- **Exercise**:
What lines of the data hold the string "elaboration"? Copy them all.

[Saved entries]
**src/include/fcg_pkg.sv**
```systemverilog
`default_nettype none

package fcg_pkg;

   // ---------------------------------------------------------------
   // Fanout geometry
   // ---------------------------------------------------------------
   localparam int NUM_PAIRS = 4;

   // ---------------------------------------------------------------
   // Levels taken by control pins left undriven
   // ---------------------------------------------------------------
   localparam logic OE_PULL = 1'h1;
   localparam logic EN_PULL = 1'h1;
   localparam logic SEL_PULL = 1'h0;

   // ---------------------------------------------------------------
   // Source select encoding
   // ---------------------------------------------------------------
   localparam logic SEL_PRIMARY = 1'h0;
   localparam logic SEL_ALTERNATE = 1'h1;

   // ---------------------------------------------------------------
   // Reset values
   // ---------------------------------------------------------------
   // Control vector order: {oe, en, sel}
   localparam int CTRL_W = 3;
   localparam logic [CTRL_W-1:0] CTRL_RST = 3'h6;
   localparam int CTRL_OE_BIT = 2;
   localparam int CTRL_EN_BIT = 1;
   localparam int CTRL_SEL_BIT = 0;
   localparam int PAIR_W = 4;
   localparam logic [PAIR_W-1:0] PAIR_RST = 4'h0;
   localparam logic GATE_RST = 1'h0;
   localparam logic LEVEL_RST = 1'h0;

   // ---------------------------------------------------------------
   // Carriers
   // ---------------------------------------------------------------
   // One input pair: levels plus board bias straps
   typedef struct packed {
      logic true_lvl;
      logic comp_lvl;
      logic true_bias;
      logic comp_bias;
   } fcg_pair_s;

   // Control pins with a driven flag each; undriven takes the pull level
   typedef struct packed {
      logic oe;
      logic oe_drv;
      logic en;
      logic en_drv;
      logic sel;
      logic sel_drv;
   } fcg_ctrl_s;

   // Gate progress after an enable change
   typedef enum logic [1:0] {
      GATE_IDLE,
      GATE_ARMED,
      GATE_APPLIED
   } fcg_gate_e;

endpackage : fcg_pkg

`default_nettype wire

```
**src/core/fcg_fanout_gate.sv**
```systemverilog
// Functional notes
// [RULE_01] Output enable low puts every fanout output in high impedance.
// [RULE_02] Enabled but gated: true outputs low, complement outputs high.
// [RULE_03] Enabled and running: every pair follows the selected input clock.
// [RULE_04] Select high routes the alternate pair, low the primary pair.
// [RULE_05] Gate switches only after a rising then a falling selected edge.
// [RULE_06] Enable may change any time; synchronised so no runt appears.
// [RULE_07] Differential input: true follows true, complement inverts.
// [RULE_08] Complement biased: non-inverting single-ended to differential.
// [RULE_09] True biased, complement driven: outputs invert the complement.
// [RULE_10] Four identical output pairs carry the same waveform.
// [RULE_11] Undriven: output and gate enables default high, select low.
// [RULE_12] Enable captured on rising selected edge, applied at next falling.
`default_nettype none

module fcg_fanout_gate #(
   parameter int NUM_PAIRS = fcg_pkg::NUM_PAIRS
) (
   // Clock and reset
   input wire logic i_core_clk,
   input wire logic i_resetn,
   // Control pins
   input wire fcg_pkg::fcg_ctrl_s i_ctrl,
   // Clock input pairs
   input wire fcg_pkg::fcg_pair_s i_primary_clock_in,
   input wire fcg_pkg::fcg_pair_s i_alternate_clock_in,
   // Fanout pairs
   output logic [NUM_PAIRS-1:0] o_fanout_true_outputs,
   output logic [NUM_PAIRS-1:0] o_fanout_comp_outputs,
   output logic [NUM_PAIRS-1:0] o_fanout_oe
);

   // ---------------------------------------------------------------
   // Declarations
   // ---------------------------------------------------------------
   logic [fcg_pkg::CTRL_W-1:0] ctrl_pin;
   logic [fcg_pkg::CTRL_W-1:0] ctrl_s;
   logic [fcg_pkg::PAIR_W-1:0] prim_s;
   logic [fcg_pkg::PAIR_W-1:0] alt_s;
   fcg_pkg::fcg_pair_s prim_pair;
   fcg_pkg::fcg_pair_s alt_pair;
   logic oe_s;
   logic en_s;
   logic sel_s;
   logic prim_lvl;
   logic alt_lvl;
   logic sel_level;
   logic level_prev_r;
   logic clk_rise;
   logic clk_fall;
   logic armed_r;
   logic gate_r;
   fcg_pkg::fcg_gate_e gate_state_r;
   fcg_pkg::fcg_gate_e gate_state_nxt;

   // ---------------------------------------------------------------
   // Control pin defaults
   // ---------------------------------------------------------------
   // [RULE_11] Pull levels
   always_comb begin
      ctrl_pin[fcg_pkg::CTRL_OE_BIT] =
         i_ctrl.oe_drv ? i_ctrl.oe : fcg_pkg::OE_PULL;
      ctrl_pin[fcg_pkg::CTRL_EN_BIT] =
         i_ctrl.en_drv ? i_ctrl.en : fcg_pkg::EN_PULL;
      ctrl_pin[fcg_pkg::CTRL_SEL_BIT] =
         i_ctrl.sel_drv ? i_ctrl.sel : fcg_pkg::SEL_PULL;
   end

   // ---------------------------------------------------------------
   // Pin synchronisers
   // ---------------------------------------------------------------
   // [RULE_06] Asynchronous enable captured
   fcg_sync3 #(
      .W(fcg_pkg::CTRL_W),
      .RST_VAL(fcg_pkg::CTRL_RST)
   ) u_sync_ctrl (
      .i_core_clk(i_core_clk),
      .i_resetn(i_resetn),
      .i_async(ctrl_pin),
      .o_stable(ctrl_s)
   );

   fcg_sync3 #(
      .W(fcg_pkg::PAIR_W),
      .RST_VAL(fcg_pkg::PAIR_RST)
   ) u_sync_prim (
      .i_core_clk(i_core_clk),
      .i_resetn(i_resetn),
      .i_async(i_primary_clock_in),
      .o_stable(prim_s)
   );

   fcg_sync3 #(
      .W(fcg_pkg::PAIR_W),
      .RST_VAL(fcg_pkg::PAIR_RST)
   ) u_sync_alt (
      .i_core_clk(i_core_clk),
      .i_resetn(i_resetn),
      .i_async(i_alternate_clock_in),
      .o_stable(alt_s)
   );

   assign oe_s = ctrl_s[fcg_pkg::CTRL_OE_BIT];
   assign en_s = ctrl_s[fcg_pkg::CTRL_EN_BIT];
   assign sel_s = ctrl_s[fcg_pkg::CTRL_SEL_BIT];
   assign prim_pair = fcg_pkg::fcg_pair_s'(prim_s);
   assign alt_pair = fcg_pkg::fcg_pair_s'(alt_s);

   // ---------------------------------------------------------------
   // Input pair decode and source select
   // ---------------------------------------------------------------
   fcg_pair_decode u_dec_prim (
      .i_pair(prim_pair),
      .o_level(prim_lvl)
   );

   fcg_pair_decode u_dec_alt (
      .i_pair(alt_pair),
      .o_level(alt_lvl)
   );

   // [RULE_04] Source mux
   // A select change mid-period may shorten one pulse; switch while gated.
   assign sel_level = (sel_s == fcg_pkg::SEL_ALTERNATE) ? alt_lvl : prim_lvl;

   // ---------------------------------------------------------------
   // Selected clock edge detection
   // ---------------------------------------------------------------
   always_ff @(posedge i_core_clk or negedge i_resetn) begin
      if (!i_resetn) begin
         level_prev_r <= fcg_pkg::LEVEL_RST;
      end else begin
         level_prev_r <= sel_level;
      end
   end

   assign clk_rise = sel_level & ~level_prev_r;
   assign clk_fall = ~sel_level & level_prev_r;

   // ---------------------------------------------------------------
   // Enable gate: arm on rising edge, apply on falling edge
   // ---------------------------------------------------------------
   // [RULE_12] Arm on rising
   always_ff @(posedge i_core_clk or negedge i_resetn) begin
      if (!i_resetn) begin
         armed_r <= fcg_pkg::GATE_RST;
      end else if (clk_rise) begin
         armed_r <= en_s;
      end
   end

   // [RULE_05] Apply on falling
   // Gate moves only while the clock is low, so no output edge is cut.
   always_ff @(posedge i_core_clk or negedge i_resetn) begin
      if (!i_resetn) begin
         gate_r <= fcg_pkg::GATE_RST;
      end else if (clk_fall) begin
         gate_r <= armed_r;
      end
   end

   // Progress tracker, visible for debug and checks
   always_comb begin
      case (gate_state_r)
         fcg_pkg::GATE_IDLE: begin
            gate_state_nxt = (en_s != gate_r) ? fcg_pkg::GATE_ARMED
                                              : fcg_pkg::GATE_IDLE;
         end
         fcg_pkg::GATE_ARMED: begin
            gate_state_nxt = (clk_fall && armed_r != gate_r) ?
                             fcg_pkg::GATE_APPLIED : fcg_pkg::GATE_ARMED;
         end
         fcg_pkg::GATE_APPLIED: begin
            gate_state_nxt = fcg_pkg::GATE_IDLE;
         end
         default: begin
            gate_state_nxt = fcg_pkg::GATE_IDLE;
         end
      endcase
   end

   always_ff @(posedge i_core_clk or negedge i_resetn) begin
      if (!i_resetn) begin
         gate_state_r <= fcg_pkg::GATE_IDLE;
      end else begin
         gate_state_r <= gate_state_nxt;
      end
   end

   // ---------------------------------------------------------------
   // Fanout output registers
   // ---------------------------------------------------------------
   genvar p;
   generate
      for (p = 0; p < NUM_PAIRS; p = p + 1) begin : g_pair
         // [RULE_10] Identical copies
         always_ff @(posedge i_core_clk or negedge i_resetn) begin
            if (!i_resetn) begin
               o_fanout_true_outputs[p] <= fcg_pkg::LEVEL_RST;
               o_fanout_comp_outputs[p] <= ~fcg_pkg::LEVEL_RST;
            end else begin
               // [RULE_02] Gated forces low
               // [RULE_03] Running follows clock
               o_fanout_true_outputs[p] <= gate_r & sel_level;
               o_fanout_comp_outputs[p] <= ~(gate_r & sel_level);
            end
         end

         // [RULE_01] Drive enable
         always_ff @(posedge i_core_clk or negedge i_resetn) begin
            if (!i_resetn) begin
               o_fanout_oe[p] <= fcg_pkg::OE_PULL;
            end else begin
               o_fanout_oe[p] <= oe_s;
            end
         end
      end
   endgenerate
endmodule : fcg_fanout_gate

`default_nettype wire

```
**src/core/fcg_pair_decode.sv**
```systemverilog
`default_nettype none

module fcg_pair_decode (
   // Input pair
   input wire fcg_pkg::fcg_pair_s i_pair,
   // Recovered logical clock level
   output logic o_level
);

   // ---------------------------------------------------------------
   // Differential, single-ended or inverted single-ended decode
   // ---------------------------------------------------------------
   always_comb begin
      if (i_pair.comp_bias && !i_pair.true_bias) begin
         // [RULE_08] True drives, non-inverting
         o_level = i_pair.true_lvl;
      end else if (i_pair.true_bias && !i_pair.comp_bias) begin
         // [RULE_09] Complement drives, inverting
         o_level = ~i_pair.comp_lvl;
      end else begin
         // [RULE_07] Differential follows true
         o_level = i_pair.true_lvl;
      end
   end

endmodule : fcg_pair_decode

`default_nettype wire

```
**src/core/fcg_sync3.sv**
```systemverilog
`default_nettype none

module fcg_sync3 #(
   parameter int W = 1,
   parameter logic [W-1:0] RST_VAL = '0
) (
   // Clock and reset
   input wire logic i_core_clk,
   input wire logic i_resetn,
   // Pin side
   input wire logic [W-1:0] i_async,
   // Core side
   output logic [W-1:0] o_stable
);

   logic [W-1:0] s1_r;
   logic [W-1:0] s2_r;
   logic [W-1:0] s3_r;

   // ---------------------------------------------------------------
   // Per-bit three stage capture, accept on agreement
   // ---------------------------------------------------------------
   genvar b;
   generate
      for (b = 0; b < W; b = b + 1) begin : g_bit
         always_ff @(posedge i_core_clk or negedge i_resetn) begin
            if (!i_resetn) begin
               s1_r[b] <= RST_VAL[b];
               s2_r[b] <= RST_VAL[b];
               s3_r[b] <= RST_VAL[b];
            end else begin
               s1_r[b] <= i_async[b];
               s2_r[b] <= s1_r[b];
               s3_r[b] <= s2_r[b];
            end
         end

         // [RULE_06] Metastability filter
         always_ff @(posedge i_core_clk or negedge i_resetn) begin
            if (!i_resetn) begin
               o_stable[b] <= RST_VAL[b];
            end else if (s2_r[b] == s3_r[b]) begin
               o_stable[b] <= s3_r[b];
            end
         end
      end
   endgenerate
endmodule : fcg_sync3

`default_nettype wire

```
**config.mk**
```make
export PLATFORM = sky130hd
export DESIGN_NAME = fcg_fanout_gate
export DESIGN_NICKNAME = d
export VERILOG_FILES = /design/src/include/fcg_pkg.sv /design/src/core/fcg_fanout_gate.sv /design/src/core/fcg_pair_decode.sv /design/src/core/fcg_sync3.sv
export SDC_FILE = /design/constraint.sdc
export NUM_CORES = 1
export LEC_CHECK = 0
export BUFFER_PORTS_ARGS = -buffer_cell sky130_fd_sc_hd__clkbuf_2
export CAP_MARGIN = 10
export CORE_MARGIN = 3
export CORE_UTILIZATION = 46
export CTS_BUF_LIST = sky130_fd_sc_hd__clkbuf_8
export CTS_CLUSTER_DIAMETER = 150
export CTS_CLUSTER_SIZE = 24
export DETAILED_ROUTE_END_ITERATION = 8
export PLACE_DENSITY_LB_ADDON = 0.08
export SLEW_MARGIN = 30
export SYNTH_ARGS = -nofsm -noshare
export SYNTH_HDL_FRONTEND = slang
export SYNTH_SLANG_ARGS = --single-unit
export TNS_END_PERCENT = 1
```
**constraint.sdc**
```tcl
create_clock -name i_core_clk -period 1.9 [get_ports i_core_clk]
set_clock_uncertainty 0.1 [all_clocks]
set_input_delay 0.095 -clock i_core_clk [delete_from_list [all_inputs] [get_ports i_core_clk]]
set_output_delay 0.095 -clock i_core_clk [all_outputs]
set_load 0.1 [all_outputs]
```
**Yosys cells after proc, flatten, opt, wreduce, memory -nomap -nowiden**

Cells that the tools add are included.

- Mux-type cells: 8
- Bitwise logic cells: 8
- Equal/unequal tests: 11
- Reduce and logical (&&, ||, !) cells: 8

Operators by type and width:

| kind | number |
|---|---|
| $eq A1 B1 Y1 | 11 |
| $mux W1 | 8 |
| $not A1 Y1 | 5 |
| $logic_and A1 B1 Y1 | 4 |
| $logic_not A1 Y1 | 4 |
| $and A1 B1 Y1 | 3 |

- Word-level logic and storage cells: 85
- Register bits after elaboration: 50
- Input bits: 16
- Output and inout port bits: 12

**Logic depth before layout (Yosys ltp)**

- Depth after elaboration: 7
- Depth in mapped cells: 4
- Depth with buffers taken out: 4

**Hierarchy**

Synthesis repeated with hierarchy kept, for this count alone.

- Cell total of the unflattened synthesis: 87
- Area total of the unflattened synthesis: 1584.0 µm²

Modules (own cells, without submodules):

| module | area an instance (µm²) | sequential area each (µm²) | instances | cells an instance |
|---|---|---|---|---|
| fcg_sync3 (u_sync_alt ...) | 445.4 | 400.4 | 2 | 20 |
| fcg_sync3 (u_sync_ctrl) | 344.1 | 310.3 | 1 | 15 |
| fcg_fanout_gate | 294.0 | 152.6 | 1 | 26 |
| fcg_pair_decode | 27.5 | 0.0 | 2 | 3 |

**Worst setup path after synthesis**

OpenSTA, ideal clock, no wires.

- Path kind: reg-to-output
- Start point: reg o_fanout_true_outputs[0] (netlist name)
- End point: out o_fanout_true_outputs[1]
- Required time: 1.705 ns
- Path slack: 0.348 ns
- Arrival: 1.357 ns
- Stages on the path, launching flop included: 2
- Buffers on the path: 1
- Cell sequence: dfrtp_1 > buf_4

RTL lines:

| item | line | RTL |
|---|---|---|
| end, declared | fcg_fanout_gate.sv:28 | `output logic [NUM_PAIRS-1:0] o_fanout_true_outputs,` |

**Worst setup path in the final report**

- Start point: reg u_sync_prim.o_stable[0]
- End point: reg gate_r

- Longest elaborated chain between the ends: 7
- Elaborated cells on any way between the ends: 8
- Those cells by class: mux (3); bitwise (2); reduce/logical (3)

RTL lines:

| item | line | RTL |
|---|---|---|
| start, declared | fcg_sync3.sv:13 | `output logic [W-1:0] o_stable` |
| start signal, assigned by index | fcg_sync3.sv:41 | `o_stable[b] <= RST_VAL[b];` |
| start signal, assigned by index | fcg_sync3.sv:43 | `o_stable[b] <= s3_r[b];` |
| $logic_not A1 Y1 | fcg_pair_decode.sv:17 | `end else if (i_pair.true_bias && !i_pair.comp_bias) begin` |
| $logic_and A1 B1 Y1 | fcg_pair_decode.sv:17 |  |
| $mux W1 | fcg_pair_decode.sv:17 |  |
| $mux W1 (*) | fcg_pair_decode.sv:14 | `if (i_pair.comp_bias && !i_pair.true_bias) begin` |
| $mux W1 (*) | fcg_fanout_gate.sv:124 | `assign sel_level = (sel_s == fcg_pkg::SEL_ALTERNATE) ? alt_lvl : prim_lvl;` |
| $not A1 Y1 (*) | fcg_fanout_gate.sv:138 | `assign clk_fall = ~sel_level & level_prev_r;` |
| $and A1 B1 Y1 (*) | fcg_fanout_gate.sv:138 |  |
| end signal, assigned | fcg_fanout_gate.sv:156 | `gate_r <= fcg_pkg::GATE_RST;` |
| end signal, assigned | fcg_fanout_gate.sv:158 | `gate_r <= armed_r;` |
| end, declared | fcg_fanout_gate.sv:52 | `logic gate_r;` |

Mark *: on every way between the ends. The rest lies on a longest branch, timed or not.
A chain may end at the register's enable or synchronous reset.

==> out/results.txt <==
# Max-Cap Violations -> 0
Yosys warning count -> 0
Peak supply drop -> 0.000646 V
Worst-path clk slew -> 80 ps
CTS max path bufs -> 2
CTS Hold Bufs -> 15
Sink Count -> 50
Setup Viol. Count Final -> 0
Clock root cell -> clkbuf_8
Drt first-iter violations -> 25
Final Util -> 61.2%
Post-CTS Setup Bufs -> 0
Internal power -> 1.52 mW
Ant. Diodes -> 0
Initial core utilization -> 49.6%
Kind of end point of the critical path -> flip-flop
Status -> finished clean
Mapped Nets -> 103
H-tree depth -> 2
DR DRC count -> 0
Final ANT Viol Nets -> 0
Leakage Power -> 0.848 nW
Syn Area/Cell -> 18.0 um2
Routed vias/inst -> 4.39
Global placer's final weighted congestion -> 0.612
Switch share -> 37.1%
DIE AREA -> 4130 um2
Area leader, netlist -> dfrtp_1
Clock Power Share -> 23.7%
Nets -> 144
CP Max Fanout -> 3
Most common cell in the netlist -> dfrtp_1
Worst EP arrival -> 1580 ps
Die width -> 64.3 um
Pwr Density -> 1250 nW/um2
Dominant cells by area after synthesis -> dfrtp_1 (64%), dfstp_2 (17%), maj3_1 (7.0%), buf_4 (4.3%), a211oi_2 (1.6%)
Ys flop type -> dfrtp_1
Period utilisation layout -> 79.0%
Worst-Margin Slew -> 569 ps
Die Y -> 64.3 um
Met1 wire length -> 850 um
HPWL Detailed -> 1130 um
Pin count of the biggest net entering global routing -> 51
RSZ-0062 raised after global routing -> no
Synth top cells by count -> dfrtp_1 (40), maj3_1 (11), dfstp_2 (10)
Final Power -> 2.42 mW
Crit Path Class -> reg -> reg
CTS buffer count -> 5
Global-route wire length before repair -> 3330 um
HP Class -> reg -> reg
Boundary Pins -> 28
Clock Latency Late Sink -> 290 ps
Worst slew margin -> 62.0%
Startpoint types -> flip-flop
Final hold vios -> 0
Layout cell share with drive strength beyond 1 -> 36.4%
Min cycle time layout -> 1500 ps
Routed via count -> 760
Total Routing Usage GR -> 10.9%
Hold slack -> 252 ps
Share of the synthesized area in the top cell type -> 64.1%
Std cell rows -> 20
Fmax achieved -> 666 MHz
WL met2 -> 881 um
Per-cell routed wire length -> 10.9 um
Initial antenna violation count -> 0
Post-synth EDFFs -> 0
Post-cts resize count -> 0
Worst EP required -> 1980 ps
Vias in the first global route -> 766
Top Layer Used -> met4
Number of port buffers -> 27
Combinational share of power -> 26.2%
CTS tree -> yes
P_sw -> 0.899 mW
Fraction of registers with async set/reset -> 100%
Fin Setup TNS -> 0 ps
Final Max Slew Viols -> 0
Core footprint -> 3150 um2
Sequential Power Share -> 50.0%
Syn Std Cell Area -> 1560 um2
Cells after Synth -> 87
Register bit total from synthesis -> 50
Number of distinct library cells after synthesis -> 14
Area delta synth->final -> 23.5%
Final WL -> 1880 um
First drt pass iteration count -> 2
Routed met3 length -> 137 um
Seq/Total Area, Yosys -> 80.9%
Total grt overflow -> 0
[per-stage QoR]
step / instance area (um2) / worst slack (ps) / instances
after floorplan: 1560 / 348 / 87
after global placement: 1690 / 458 / 150
after detailed placement: 1690 / 401 / 150
after CTS: 1930 / 389 / 173
after global routing: 1930 / 273 / 173
final: 1930 / 398 / 173
[cells by family after synthesis]
logic type | Yosys count | share of synthesized area [%]
fa+ha+maj | 11 | 7.05
compound gates | 3 | 1.92
buf+inv | 10 | 4.56
mux | 2 | 1.44
simple gates | 11 | 4.16
flops | 50 | 80.9
[per-layer routing]
| metal | track usage (%) | vias to the layer above |
|---|---|---|
| met2 | 16.2 | 28 |
| li1 | - | 357 |
| met5 | 0 | - |
| met3 | 4.75 | 2 |
| met4 | 5.54 | 0 |
| met1 | 13.3 | 373 |
[worst paths after layout]
kind | start | to | slack, ps | cells past startpoint
setup reg to reg | u_sync_prim.o_stable[0] | gate_r | 400 | 4
setup / recovery | u_sync_prim.o_stable[0] | gate_r | 400 | 4
hold reg to reg | u_sync_alt.s1_r[2] | u_sync_alt.s2_r[2] | 250 | 0
min in group asynchronous | i_resetn | u_sync_alt.s1_r[1] | 330 | 3
hold / removal | u_sync_alt.s1_r[2] | u_sync_alt.s2_r[2] | 250 | 0
max in group asynchronous | i_resetn | u_sync_ctrl.s1_r[2] | 990 | 3
[cell usage in the layout, fill, tap and decap left out, types with 4 or more instances in the layout]
master         count
clkbuf_2          27
clkbuf_8           5
dfrtp_1           40
dfstp_2           10
dlygate4sd3_1     15
maj3_1            11
nand2b_1           4
[state kept, by name, indices dropped and copies added (netlist names), 3 cells and up]
register / cells
u_sync_ctrl.s2_r: 3
u_sync_alt.s1_r: 4
u_sync_prim.s1_r: 4
u_sync_ctrl.s3_r: 3
u_sync_prim.s3_r: 4
u_sync_alt.s2_r: 4
u_sync_alt.o_stable: 4
u_sync_prim.o_stable: 4
u_sync_ctrl.s1_r: 3
u_sync_ctrl.o_stable: 3
u_sync_alt.s3_r: 4
u_sync_prim.s2_r: 4
[area by class of cell]
type	instances	area [um2]
flip-flops and latches	50	1260
fillers	268	1220
repair buffers	43	293
multi-input cells	27	228
clock buffers	5	68.8
well taps	44	55.1
clock inverters	3	18.8
inverters	1	3.75
[critical path, stage by stage (launching register included)]
cell and delay, ps:
dfrtp_1 410, nand2b_1 160, a211oi_2 310, o21ai_1 100
mux2_1 310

- **Solution for this problem**:
- Register bits after elaboration: 50
- Depth after elaboration: 7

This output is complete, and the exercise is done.